Wednesday, April 11, 2012

Raindrops on roses and whiskers on kittens

I've been away from blogging (again) for a week or so. 2012 I have been working really hard and playing really hard. I'm a bit sleep deprived. And workout deprived,as well, unfortunately. Also, blog post deprived. And when I see something lacking, I generally try to address it. One at a time. Blog first!

Off and on for a while, I have participated in Mama Kat's (World Famous) Writer's Workshop. What better way to address the post-less blog situation?

Share one of your favorite things:

Last fall, I moved out of my old place, which I once fondly referred to as "the Garaje Mahal" into my new yellow apartment by the beach. My friend, J, moved out, too.

On October first, we, along with friends and family, packed up both my stuff and her stuff and moved things to the yellow apartment, a storage area, and J's sister's house. It sucked.

I have always been a restless spirit, somebody who moves frequently and with great joy. Hence, I tend to keep my possessions minimal. But I had been in my last place for 5 years and had accummulated more. J had been there 15 years. She had subsequently more.

Throughout the month of October, the two of us made multiple trips to the Goodwill, letting go of things that we thought we wanted enough to pack them up and take them with us. I went through a phase were I felt rather negatively about "stuff". I went on a vision quest of sorts to get rid of all the "stuff". (I kind of still am, but less emotionally)

I had an interesting conversation with another friend, who was lending me her truck to take a dresser to the Goodwill. She was concerned that I was getting rid of a piece of furniture that used to belong to my grandfather. "It's a family hierloom," she said. "You can't get rid of it!"

But it wasn't a family hierloom. It was a dresser that he had picked up at a yard sale at some point. It's funny, how we can attach feelings or stories to things, and grow sentimental, whether those stories are true or fabricated. Maybe it takes something like a move under poor circumstances to make us rethink our attachments to those things. Maybe every once in a while, we need to get rid of those stories we've been telling ourselves over and over again. Maybe it's good to rewrite our stories and our lives. To prune back the briars in order to let the roses flourish.

J let go of a life that didn't work anymore in order to pursue the promise of something better.

I let go of my grandfather's dresser. But I kept something better.

A true family hierloom, painted by my gramps!

(apologies for the crooked picture!)

2 comments:

Carolina John said...

Blog now, sleep later?

Yea I get that. When my grandmother moved into a nursing home I got things out of the house before the estate sale that I wanted to keep for sentimental reasons. Furniture, some of it handmade. I went in after the fact and took stuff that nobody else wanted.

Then when I had to get rid of some of it everybody else had their hands out wanting all of the stuff that I got for sentimental reasons. geez.

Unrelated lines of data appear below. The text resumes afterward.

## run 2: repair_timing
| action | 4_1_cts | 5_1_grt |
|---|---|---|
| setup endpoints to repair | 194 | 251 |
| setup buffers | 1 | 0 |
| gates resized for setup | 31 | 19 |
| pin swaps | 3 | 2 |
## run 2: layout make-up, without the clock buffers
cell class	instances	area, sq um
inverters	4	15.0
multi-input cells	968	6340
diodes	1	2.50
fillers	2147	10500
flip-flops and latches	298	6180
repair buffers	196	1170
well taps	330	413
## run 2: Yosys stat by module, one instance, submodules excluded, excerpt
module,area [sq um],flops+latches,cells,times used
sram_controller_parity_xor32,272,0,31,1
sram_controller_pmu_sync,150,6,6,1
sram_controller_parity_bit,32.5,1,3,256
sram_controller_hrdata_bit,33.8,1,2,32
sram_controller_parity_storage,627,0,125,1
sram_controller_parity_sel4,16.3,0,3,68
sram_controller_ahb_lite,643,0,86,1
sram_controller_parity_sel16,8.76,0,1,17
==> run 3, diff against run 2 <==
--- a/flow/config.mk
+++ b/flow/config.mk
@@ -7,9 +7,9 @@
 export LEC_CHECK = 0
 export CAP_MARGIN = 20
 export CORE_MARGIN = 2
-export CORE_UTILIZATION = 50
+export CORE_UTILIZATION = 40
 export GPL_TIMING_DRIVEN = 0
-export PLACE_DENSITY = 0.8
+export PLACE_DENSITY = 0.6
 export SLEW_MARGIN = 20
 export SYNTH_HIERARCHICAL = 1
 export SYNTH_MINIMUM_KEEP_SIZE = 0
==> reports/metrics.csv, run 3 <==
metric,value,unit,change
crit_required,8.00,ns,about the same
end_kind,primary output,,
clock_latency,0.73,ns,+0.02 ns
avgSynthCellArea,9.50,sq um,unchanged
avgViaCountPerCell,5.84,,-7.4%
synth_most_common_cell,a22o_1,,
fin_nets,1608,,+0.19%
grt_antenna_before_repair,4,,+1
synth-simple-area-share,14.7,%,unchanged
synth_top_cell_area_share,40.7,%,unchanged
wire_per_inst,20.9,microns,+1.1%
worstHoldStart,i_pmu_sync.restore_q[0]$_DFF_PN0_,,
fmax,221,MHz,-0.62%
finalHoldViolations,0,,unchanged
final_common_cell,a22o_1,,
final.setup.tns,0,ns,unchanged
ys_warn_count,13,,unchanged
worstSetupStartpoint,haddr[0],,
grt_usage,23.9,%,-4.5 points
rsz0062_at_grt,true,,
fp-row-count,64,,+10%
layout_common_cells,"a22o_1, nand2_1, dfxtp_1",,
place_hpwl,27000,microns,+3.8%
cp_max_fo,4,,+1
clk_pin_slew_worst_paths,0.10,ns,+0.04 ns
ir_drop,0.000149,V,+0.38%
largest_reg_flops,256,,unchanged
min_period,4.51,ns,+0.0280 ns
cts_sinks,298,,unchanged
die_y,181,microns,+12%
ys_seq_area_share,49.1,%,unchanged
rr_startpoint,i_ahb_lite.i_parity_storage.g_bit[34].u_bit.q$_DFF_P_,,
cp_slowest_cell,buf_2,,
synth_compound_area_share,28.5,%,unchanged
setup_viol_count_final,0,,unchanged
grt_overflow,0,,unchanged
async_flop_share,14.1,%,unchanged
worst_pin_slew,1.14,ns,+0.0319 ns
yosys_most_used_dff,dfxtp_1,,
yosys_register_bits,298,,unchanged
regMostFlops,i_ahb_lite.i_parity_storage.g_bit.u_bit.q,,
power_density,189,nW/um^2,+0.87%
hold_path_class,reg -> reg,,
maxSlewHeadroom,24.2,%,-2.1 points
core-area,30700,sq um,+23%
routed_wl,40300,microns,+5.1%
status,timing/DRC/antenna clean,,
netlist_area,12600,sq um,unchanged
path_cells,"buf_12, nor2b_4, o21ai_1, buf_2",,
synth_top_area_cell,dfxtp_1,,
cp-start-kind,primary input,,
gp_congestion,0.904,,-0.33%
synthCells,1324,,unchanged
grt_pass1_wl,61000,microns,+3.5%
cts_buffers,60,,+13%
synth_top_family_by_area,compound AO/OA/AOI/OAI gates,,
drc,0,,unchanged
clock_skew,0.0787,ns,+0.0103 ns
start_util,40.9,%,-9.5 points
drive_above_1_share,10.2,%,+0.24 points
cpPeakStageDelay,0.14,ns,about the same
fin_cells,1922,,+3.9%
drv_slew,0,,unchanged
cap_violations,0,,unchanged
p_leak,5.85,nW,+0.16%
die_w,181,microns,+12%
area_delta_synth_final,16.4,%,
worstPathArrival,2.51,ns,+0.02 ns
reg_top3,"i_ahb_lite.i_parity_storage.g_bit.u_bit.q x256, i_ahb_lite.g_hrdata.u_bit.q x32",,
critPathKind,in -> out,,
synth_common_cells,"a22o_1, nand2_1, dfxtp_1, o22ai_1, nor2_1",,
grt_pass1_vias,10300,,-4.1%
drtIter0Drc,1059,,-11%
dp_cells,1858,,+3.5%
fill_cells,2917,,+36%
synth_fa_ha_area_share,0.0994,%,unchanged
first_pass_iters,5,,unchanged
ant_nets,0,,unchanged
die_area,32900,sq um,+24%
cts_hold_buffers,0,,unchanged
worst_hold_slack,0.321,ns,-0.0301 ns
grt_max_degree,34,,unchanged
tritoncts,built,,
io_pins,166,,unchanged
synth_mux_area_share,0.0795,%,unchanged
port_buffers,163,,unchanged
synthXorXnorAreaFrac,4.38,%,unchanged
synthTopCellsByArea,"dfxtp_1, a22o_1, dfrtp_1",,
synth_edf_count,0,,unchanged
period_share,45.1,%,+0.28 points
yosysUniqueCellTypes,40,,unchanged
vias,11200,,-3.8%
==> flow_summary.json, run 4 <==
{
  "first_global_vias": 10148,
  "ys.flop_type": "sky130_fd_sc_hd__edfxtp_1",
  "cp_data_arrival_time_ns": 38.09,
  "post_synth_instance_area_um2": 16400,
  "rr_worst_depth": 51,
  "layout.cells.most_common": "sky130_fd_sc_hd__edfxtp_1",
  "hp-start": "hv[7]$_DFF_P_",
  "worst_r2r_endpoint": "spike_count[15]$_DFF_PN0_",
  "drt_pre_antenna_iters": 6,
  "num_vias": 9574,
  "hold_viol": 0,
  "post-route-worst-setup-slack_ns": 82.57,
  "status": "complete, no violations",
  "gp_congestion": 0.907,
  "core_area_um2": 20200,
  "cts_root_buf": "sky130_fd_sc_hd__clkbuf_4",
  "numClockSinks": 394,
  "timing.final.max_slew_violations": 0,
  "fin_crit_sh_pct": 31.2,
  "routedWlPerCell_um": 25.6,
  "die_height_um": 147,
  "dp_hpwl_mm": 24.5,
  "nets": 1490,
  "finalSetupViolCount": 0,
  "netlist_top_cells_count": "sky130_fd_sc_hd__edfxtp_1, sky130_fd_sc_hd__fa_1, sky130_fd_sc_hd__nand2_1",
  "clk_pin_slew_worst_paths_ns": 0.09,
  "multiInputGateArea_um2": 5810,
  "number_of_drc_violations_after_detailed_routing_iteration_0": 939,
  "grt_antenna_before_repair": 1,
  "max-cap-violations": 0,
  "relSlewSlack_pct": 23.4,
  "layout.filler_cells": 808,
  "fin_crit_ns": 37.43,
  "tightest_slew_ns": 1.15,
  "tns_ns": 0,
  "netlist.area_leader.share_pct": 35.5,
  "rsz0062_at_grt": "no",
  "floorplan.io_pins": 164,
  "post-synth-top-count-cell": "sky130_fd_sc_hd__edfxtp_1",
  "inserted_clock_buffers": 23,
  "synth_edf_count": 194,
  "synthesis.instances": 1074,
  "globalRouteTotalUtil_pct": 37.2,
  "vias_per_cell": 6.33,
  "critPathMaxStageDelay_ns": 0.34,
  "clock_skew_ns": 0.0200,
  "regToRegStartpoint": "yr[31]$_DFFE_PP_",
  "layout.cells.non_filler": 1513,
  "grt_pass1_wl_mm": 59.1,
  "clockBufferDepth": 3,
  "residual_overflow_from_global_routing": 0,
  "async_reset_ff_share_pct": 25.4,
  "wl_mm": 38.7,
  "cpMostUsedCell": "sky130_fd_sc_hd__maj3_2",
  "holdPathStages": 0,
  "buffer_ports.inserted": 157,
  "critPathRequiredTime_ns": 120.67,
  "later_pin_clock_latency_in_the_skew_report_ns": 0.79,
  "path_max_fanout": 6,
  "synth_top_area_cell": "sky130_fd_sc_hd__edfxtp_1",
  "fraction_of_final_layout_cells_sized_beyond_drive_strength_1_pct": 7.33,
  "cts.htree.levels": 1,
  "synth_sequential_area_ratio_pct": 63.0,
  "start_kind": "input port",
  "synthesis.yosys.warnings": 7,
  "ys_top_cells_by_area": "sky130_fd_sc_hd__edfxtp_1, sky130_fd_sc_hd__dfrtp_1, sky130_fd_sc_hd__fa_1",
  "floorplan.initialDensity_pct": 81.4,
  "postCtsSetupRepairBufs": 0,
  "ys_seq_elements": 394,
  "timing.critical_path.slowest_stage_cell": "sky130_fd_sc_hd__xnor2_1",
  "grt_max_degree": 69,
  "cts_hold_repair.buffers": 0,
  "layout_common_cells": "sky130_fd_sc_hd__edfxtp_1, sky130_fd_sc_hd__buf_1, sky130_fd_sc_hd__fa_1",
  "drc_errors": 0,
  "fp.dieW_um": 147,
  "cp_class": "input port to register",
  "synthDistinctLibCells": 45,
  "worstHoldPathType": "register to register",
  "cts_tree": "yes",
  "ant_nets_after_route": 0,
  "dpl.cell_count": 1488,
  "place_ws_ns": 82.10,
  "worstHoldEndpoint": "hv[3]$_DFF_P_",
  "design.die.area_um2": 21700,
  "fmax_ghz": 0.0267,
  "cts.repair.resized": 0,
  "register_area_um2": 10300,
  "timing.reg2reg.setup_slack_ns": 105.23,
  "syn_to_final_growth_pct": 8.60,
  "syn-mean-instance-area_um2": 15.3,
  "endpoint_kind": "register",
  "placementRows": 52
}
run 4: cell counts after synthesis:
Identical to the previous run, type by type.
Context: an optimization exercise on an open-source flow, tuned for small area, a short achievable clock period and few clock cycles. The choices shown serve that exercise and are no tape-out recipe. At most, simulation tests tie the RTL to the original design; equivalence was not proved. No activity file was given, so power comes from the tool's default toggle rates.

rev 12:
// med_filter
module med_filter(
    output reg [7:0] out,
    output reg out_valid,
    output reg [15:0] addr_med,
    output reg finished,
    output reg [15:0] addr_im,
    input  [7:0] dout_im,
    input start,
    input rst,
    input clk
    );
Size in the first run: roughly 1100 cells after synthesis, about 300 flip-flops, about 53 I/O pins.
clock: 4.5 ns
lec_check: 0
cap_margin: 20
core_margin: 2
core_utilization: 40
setup_slack_margin: 2.3
slew_margin: 20
run.sh (not shown) runs the stock make flow with config.mk's settings and CLKGATE_MAP_FILE= SYNTH_SCRIPT=/design/flow/synth_recipe.tcl, a recipe that flattens the netlist after the stock synthesis.
Rev 12 reached the end of the flow, and the finished layout is clean on the timing, DRC and antenna checks.
Modified inputs, rev 13 compared to rev 12
==> flow/flow/run.sh (new file) <==
#!/bin/bash
# Standard ORFS layout, with unrestricted resizing and plain buffers on the ports.
set -euo pipefail
bash standard.sh MATCH_CELL_FOOTPRINT=0 "BUFFER_PORTS_ARGS=-buffer_cell sky130_fd_sc_hd__buf_2" finish > standard.log 2>&1
==> flow/standard.sh (new file) <==
#!/bin/bash
# synth_recipe.tcl (not shown) runs the flow's synth.tcl, then flattens the netlist and writes it again
# the make line also repeats each setting of config.mk as NAME=value (left out here)
make -C /OpenROAD-flow-scripts/flow DESIGN_CONFIG=/design/flow/config.mk WORK_HOME=/design/flow/orfs CLKGATE_MAP_FILE= SYNTH_SCRIPT=/design/flow/synth_recipe.tcl "${@:-finish}"
removed: flow/run.sh
==> results.txt <==
Rev 13 has less setup slack than rev 12.
Between rev 12 and rev 13, the count of nets left with antenna violations after detail routing does not differ in any meaningful way.
Between rev 13 and rev 12, the final-layout worst hold slack is lower for rev 13.
Rev 13 falls short of rev 12 in maximum vdd drop.
Comparing post-layout minimum cycle time for rev 13 and rev 12, the bigger number came from rev 13.
Compared with rev 12, in rev 13 wire length of the first global-routing pass now smaller; part of the total power dissipated in combinational logic saw a decrease; total power consumption of the routed design dropped about 2.4%.
Compared with rev 12, rev 13 shows a via count of the first global-routing pass that is 295 lower.
No run of this note included a check of the RTL's function; only the layout flow was run.
From an optimization exercise on the open Yosys and OpenROAD flow, aimed at small area and a short achievable clock period; shortcuts taken in it are not production practice. Only simulation tests tie the RTL to the original design; equivalence was not proved.

==> trial 7: inputs <==
## ALU
module ALU (clk, in_a, in_b, sum, carry_in, carry_out, opcode);
  input wire clk, carry_in;
  input wire [31:0] in_a;
  input wire [31:0] in_b;
  input wire [3:0] opcode;
  output reg [31:0] sum;
  output reg carry_out;
  wire [31:0] a = in_a;
  wire [31:0] b = in_b;
  wire op_add = (opcode == 4'd1);
  wire op_sub = (opcode == 4'd2);
  wire op_mul = (opcode == 4'd3);
  wire op_div = (opcode == 4'd4);
  wire op_shr = (opcode == 4'd5);
  wire op_shl = (opcode == 4'd6);
  wire big = |b[31:5];                  
  wire s32 = b[5] & ~(|b[31:6]) & ~(|b[4:0]);
  wire [31:0] onehot;
  genvar gi;
  generate for (gi = 0; gi < 32; gi = gi + 1) begin : g_oh
    assign onehot[gi] = ~big & (b[4:0] == gi);
  end endgenerate
  wire dmode = op_div | op_shr;         
  wire [31:0] dv = op_shr ? onehot : b;  
  wire [31:0] md = op_shl ? onehot : b;  
  wire [33:0] zb;
  assign zb[33] = 1'b1;
  assign zb[32] = 1'b1;
  wire zo0_1 = dv[30] | dv[31];
  wire zo0_3 = dv[28] | dv[29];
  wire zo0_5 = dv[26] | dv[27];
  wire zo0_7 = dv[24] | dv[25];
  wire zo0_9 = dv[22] | dv[23];
  wire zo0_11 = dv[20] | dv[21];
  ...
clock: 85.0 ns
lec_check: 0
abc_area: 1
cap_margin: 35
core_margin: 2
core_utilization: 55
slew_margin: 35
standard.sh (not shown) runs the stock make flow with config.mk's settings and CLKGATE_MAP_FILE= SYNTH_SCRIPT=/design/flow/synth_recipe.tcl, a recipe that flattens the netlist after the stock synthesis.
==> flow/flow/run.sh <==
#!/bin/bash
set -euo pipefail
MARGIN=18
bash standard.sh SETUP_SLACK_MARGIN=$MARGIN finish > standard_flow.log 2>&1
==> trial 94: changes against trial 7 <==
==> flow/flow/run.sh (replaced) <==
#!/bin/bash
set -euo pipefail
MARGIN=21
bash standard.sh SETUP_SLACK_MARGIN=$MARGIN finish > standard_flow.log 2>&1
==> build 87: changes against trial 7 <==
--- a/flow/config.mk
+++ b/flow/config.mk
@@ -7,6 +7,6 @@
 export LEC_CHECK = 0
 export ABC_AREA = 1
-export CAP_MARGIN = 35
+export CAP_MARGIN = 20
 export CORE_MARGIN = 2
 export CORE_UTILIZATION = 55
-export SLEW_MARGIN = 35
+export SLEW_MARGIN = 20
==> trial 68: changes against trial 7 <==
==> flow/flow/run.sh (replaced) <==
#!/bin/bash
set -euo pipefail
MARGIN=30
bash standard.sh SETUP_SLACK_MARGIN=$MARGIN finish > standard_flow.log 2>&1
--- a/flow/config.mk
+++ b/flow/config.mk
@@ -7,6 +7,6 @@
 export LEC_CHECK = 0
 export ABC_AREA = 1
-export CAP_MARGIN = 35
+export CAP_MARGIN = 20
 export CORE_MARGIN = 2
 export CORE_UTILIZATION = 55
-export SLEW_MARGIN = 35
+export SLEW_MARGIN = 20
==> run notes <==
Trial 7 passed the timing, DRC and antenna checks. Build 87 completed and failed the layout checks on capacitance limit, slew limit. Trial 94 produced a clean layout. Trial 68 produced a clean layout.
In trial 94 the worst hold slack is worse than in trial 7, by 0.050 ns.
In flip-flop and latch count, trial 94 and trial 68 do not differ.
Of trial 7 and trial 68, trial 68 has the higher via count (gap 11%, measured against trial 68).
The lowest critical path depth belongs to trial 94, the highest to trial 68.
In die area, trial 7 and trial 94 do not differ.
Sequential share of layout area is about the same in build 87 and trial 7.
Final cell count: trial 7 < build 87 < trial 94 < trial 68.
Utilization, lowest first: trial 7, build 87, trial 94, trial 68.
Setup slack, lowest first: trial 7, build 87, trial 94, trial 68.
==> figures <==
Result of the run: trial 68 complete, no violations; trial 7 complete, no violations; build 87 finished with violations; trial 94 complete, no violations
Reasons for failing layout checks: trial 68 -; trial 7 -; build 87 capacitance limit, slew limit; trial 94 -
Critical path capture point: trial 68 sum[6]; trial 7 sum[8]; build 87 sum[14]; trial 94 sum[21]
Hold Crit Endpoint: trial 68 sum[24]; trial 7 sum[1]; build 87 sum[30]; trial 94 sum[12]
Cell total after placement: trial 68 8,338; trial 7 8,348; build 87 8,346; trial 94 8,348
Worst slack at placement: trial 68 13.74 ns; trial 7 10.35 ns; build 87 9.11 ns; trial 94 10.35 ns
Sequential portion of the cell area: trial 68 1.06%; trial 7 1.27%; build 87 1.26%; trial 94 1.21%
Routed met1 length: trial 68 82.8 mm; trial 7 78.3 mm; build 87 79.5 mm; trial 94 80.5 mm
Hold WS: trial 68 17.21 ns; trial 7 17.33 ns; build 87 17.36 ns; trial 94 17.28 ns
Cells resized by post-CTS repair: trial 68 868; trial 7 118; build 87 120; trial 94 302
Hold wc startpoint: trial 68 in_b[24]; trial 7 in_b[1]; build 87 in_b[30]; trial 94 in_b[12]
Filler-free cell count of the finished design: trial 68 9,224; trial 7 8,527; build 87 8,540; trial 94 8,660
First-pass iteration count of the detailed router: trial 68 10; trial 7 9; build 87 6; trial 94 7
Worst-path maximum fanout: trial 68 17; trial 7 36; build 87 42; trial 94 21
Setup repair after global routing missed its margin: trial 68 yes; trial 7 no; build 87 no; trial 94 no
Worst path depth: trial 68 376; trial 7 367; build 87 366; trial 94 359
Number of filler cells placed in the layout: trial 68 6,409; trial 7 8,185; build 87 8,083; trial 94 7,782
Pin count of the biggest net entering global routing: trial 68 52; trial 7 57; build 87 57; trial 94 44
Worst Hold Path Cells: trial 68 5; trial 7 4; build 87 5; trial 94 5
Via count: trial 68 59,367; trial 7 52,541; build 87 52,846; trial 94 54,009

---

==> run a: inputs <==
Another version of the RTL of ALU (not shown whole).
==> flow/config.mk <==
export PLATFORM = sky130hd
export DESIGN_NAME = ALU
export DESIGN_NICKNAME = ALU
export VERILOG_FILES = /design/flow/design.v
export SDC_FILE = /design/flow/constraint.sdc
export NUM_CORES = 4
export LEC_CHECK = 0
export ABC_AREA = 1
export CAP_MARGIN = 35
export CORE_MARGIN = 2
export CORE_UTILIZATION = 55
export SLEW_MARGIN = 35
==> flow/constraint.sdc <==
create_clock -name core_clock -period 85.0 [get_ports {clk}]
set_input_delay 17.0000 -clock core_clock [delete_from_list [all_inputs] [get_ports {clk}]]
set_output_delay 17.0000 -clock core_clock [all_outputs]
set_load 0.01 [all_outputs]
==> flow/flow/run.sh <==
#!/bin/bash
set -euo pipefail
MARGIN=18
bash standard.sh SETUP_SLACK_MARGIN=$MARGIN finish > standard_flow.log 2>&1
==> run b (differences from run a) <==
==> flow/flow/run.sh (replaced) <==
#!/bin/bash
set -euo pipefail
MARGIN=27
bash standard.sh SETUP_SLACK_MARGIN=$MARGIN finish > standard_flow.log 2>&1
==> qor summary <==
metric                                                 run b       run a
Post-synthesis to final-layout area growth             15.9%       5.78%
Total number of cells along the worst setup path         288         310
Min-delay src                                       in_b[30]    in_b[11]
Final min period                                    56.17 ns    63.48 ns
Outcome                     no timing/DRC/antenna violations  no timing/DRC/antenna violations
Worst Hold Endpoint                                  sum[30]     sum[11]
Layout multi-input combinational cell count            6,331       6,320
Critical path data required time                    85.24 ns    85.25 ns
Count of non-CTS buffers in the layout                   489         218
Timing startpoint of the critical path               in_b[3]    in_b[10]
Peak clock frequency supported by timing          0.0178 GHz  0.0158 GHz
Filler cells                                           8,227       8,794
CTS-repair resized insts                                 209           0

==> static timing again, ports no longer ideal <==
The results above use ideal ports. As a check the final layouts listed here were re-extracted and re-timed, cells and wires unchanged. Step 1 sets driving cells, clkbuf_16 on the clock port and buf_2 on the other inputs (assumed; they add their load-dependent delay and slew). Step 2 moves the port delays by t, midway between the first and last clock arrival at a register: inputs arrive t later, outputs are due t later. That takes back most of the time a late clock gives input paths. a / b / c = no drivers / after step 1 / after step 2; a / b = the first two.
run | t (ns) | setup WS [ns] | clock arrival spread, ns
trial 7 | 0.362 | 20.860 / 20.830 / 20.468 | 0.016 / 0.016
trial 94 | 0.356 | 23.178 / 23.163 / 22.807 | 0.018 / 0.018
build 87 | 0.362 | 21.000 / 20.968 / 20.606 | 0.018 / 0.017
trial 68 | 0.348 | 23.603 / 23.585 / 23.237 | 0.017 / 0.016
run a | 0.346 | 21.524 / 21.520 / 21.174 | 0.008 / 0.008
run b | 0.346 | 28.827 / 28.853 / 28.508 | 0.009 / 0.009
The setup slack of build 87, which loses most, moves by -0.032 ns with the drivers and by -0.394 ns with both steps.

Recovering Supermom said...

I like your perspective on keeping "stuff". I am slowly working on not hanging on to so many things. I recently just went through a drawer of greeting cards that I had been given over the years. Yes. Greeting cards. For some reason, I felt when I got them that I should throw them away. After a while, the drawer was so full that nothing else could fit in it and I never went back to look at those cards. It was good to finally get it cleaned out.
That painting is a very special item to have from your grandpa. What a nice way to remember him every day.